Mi padre no era perfecto. Convivir con él ha sido muchas veces como navegar en medio de una tormenta. Siempre sintió no haber podido aprender el oficio de padre del suyo, del que se vió separado por la guerra y las circunstancias de la vida a temprana edad. Los principios aprendidos en casa, la austeridad del convento, la disciplina del cuartel y el esfuerzo del trabajo forjaron su carácter y le proporcionaron junto a su temperamento, los recursos con los que acometió nuestra educación. Y nunca desistió de ella. Nunca dejó de pensar que podía influir en nuestra conducta, nunca abdicó de su condición de padre. Sé que estaba orgulloso de nosotros. Siempre nos impulsó a estudiar, a buscar el respeto del sabio y despreciar el del necio, a valorar lo que somos, más que lo que tenemos y a buscar la felicidad en la lucha por la superación personal.
Mi padre no era perfecto. Pero era honrado y consecuente con sus ideas, siempre encontró valor y arrestos para defenderlas.
Sobre estas notas solo sobresale el amor que sentía por mi madre y por nosotros, sus hijos. Con genio vivo o calmado, de buen o de mal humor, nervioso, estresado o relajado y divertido nunca he dejado de percibir el amor de mi padre por su familia. Era estricto, riguroso y exigente mas que cariñoso y permisivo pero nunca, desde mi más tierna infancia hasta mis últimas conversaciones con él he dejado de percibir el intenso flujo de su amor hacia nosotros.

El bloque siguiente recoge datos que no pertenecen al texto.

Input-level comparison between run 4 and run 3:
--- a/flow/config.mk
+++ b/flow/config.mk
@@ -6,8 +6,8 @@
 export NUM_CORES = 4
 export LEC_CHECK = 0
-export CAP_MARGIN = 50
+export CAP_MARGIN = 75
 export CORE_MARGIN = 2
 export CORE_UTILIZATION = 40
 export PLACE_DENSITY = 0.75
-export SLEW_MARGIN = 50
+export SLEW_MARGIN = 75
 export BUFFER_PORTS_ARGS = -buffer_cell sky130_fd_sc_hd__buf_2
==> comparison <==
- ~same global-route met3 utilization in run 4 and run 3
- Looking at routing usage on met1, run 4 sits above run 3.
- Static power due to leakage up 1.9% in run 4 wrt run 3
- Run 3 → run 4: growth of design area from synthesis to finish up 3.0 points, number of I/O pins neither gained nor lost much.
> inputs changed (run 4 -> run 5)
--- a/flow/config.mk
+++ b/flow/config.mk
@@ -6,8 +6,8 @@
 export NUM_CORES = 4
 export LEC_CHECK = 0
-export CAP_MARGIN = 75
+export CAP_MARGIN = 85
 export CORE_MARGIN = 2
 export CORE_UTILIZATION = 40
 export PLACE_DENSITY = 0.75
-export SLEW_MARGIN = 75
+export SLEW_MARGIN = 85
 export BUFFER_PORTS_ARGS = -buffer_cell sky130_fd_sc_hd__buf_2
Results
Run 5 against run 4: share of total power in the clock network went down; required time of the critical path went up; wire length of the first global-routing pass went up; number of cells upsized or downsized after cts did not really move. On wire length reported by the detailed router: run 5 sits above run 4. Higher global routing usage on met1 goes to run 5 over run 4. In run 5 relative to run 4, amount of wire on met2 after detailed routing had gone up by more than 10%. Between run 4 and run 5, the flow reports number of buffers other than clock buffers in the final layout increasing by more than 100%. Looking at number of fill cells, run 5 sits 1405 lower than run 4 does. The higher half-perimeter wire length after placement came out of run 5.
Background: an optimization exercise with open tools, aiming at small area. Do not read the settings as production practice.
The RTL was checked by simulation tests, not by an equivalence proof against the original design.
Power is estimated from default activity; no workload was simulated.

===== flow/config.mk =====
export PLATFORM = sky130hd
export DESIGN_NAME = synthesizer
export DESIGN_NICKNAME = synthesizer
export VERILOG_FILES = /design/flow/design.v
export SDC_FILE = /design/flow/constraint.sdc
export NUM_CORES = 4
export LEC_CHECK = 0
export CAP_MARGIN = 20
export CORE_MARGIN = 2
export CORE_UTILIZATION = 40
export PLACE_DENSITY = 0.6
export SLEW_MARGIN = 20

===== flow/constraint.sdc =====
create_clock -name core_clock -period 500.0 [get_ports {clk}]
set_input_delay 100.0000 -clock core_clock [delete_from_list [all_inputs] [get_ports {clk}]]
set_output_delay 100.0000 -clock core_clock [all_outputs]
set_load 0.01 [all_outputs]

===== flow/design.v =====
`timescale 1ns / 1ps
module display(freq, anode, segOut);
    input [11:0] freq;
    output [3:0] anode;      
    output [6:0] segOut;     
    wire [3:0] anode;
    reg [6:0] segOut;
    assign anode = 4'b1110;
    always @(*) begin
        case (freq)                      
            523 : segOut = 7'b1000110;  
            494 : segOut = 7'b0000011;  
            440 : segOut = 7'b0001000;  
            392 : segOut = 7'b0010000;  
            349 : segOut = 7'b0001110;  
            330 : segOut = 7'b0000110;  
            294 : segOut = 7'b0100001;  
            262 : segOut = 7'b1000110;  
            247 : segOut = 7'b0000011;  
            220 : segOut = 7'b0001000;  
            196 : segOut = 7'b0010000;  
            175 : segOut = 7'b0001110;  
            165 : segOut = 7'b0000110;  
            147 : segOut = 7'b0100001;  
            131 : segOut = 7'b1000110;  
            default : segOut = 7'b0111111;
        endcase
    end
endmodule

Creo que hemos tenido suerte de poder disfrutar de su compañía hasta una edad avanzada en la que se ha mantenido con autonomía, lucidez y un grado de salud razonable entre los achaques de la edad. Ahora, más allá del razonamiento, nos embarga la pena de su partida y empieza a abrazarnos el descorazonador sentimiento de la soledad que se desprende de su ausencia.
Tras esa sensación, lo importante de mi padre vive en nosotros, en nuestro recuerdo y en esos principios que ya forman parte de nuestra vida, en la educación y en el amor que el nos trasmitió, que nunca nos faltará y que nosotros intentamos transmitir a nuestros hijos.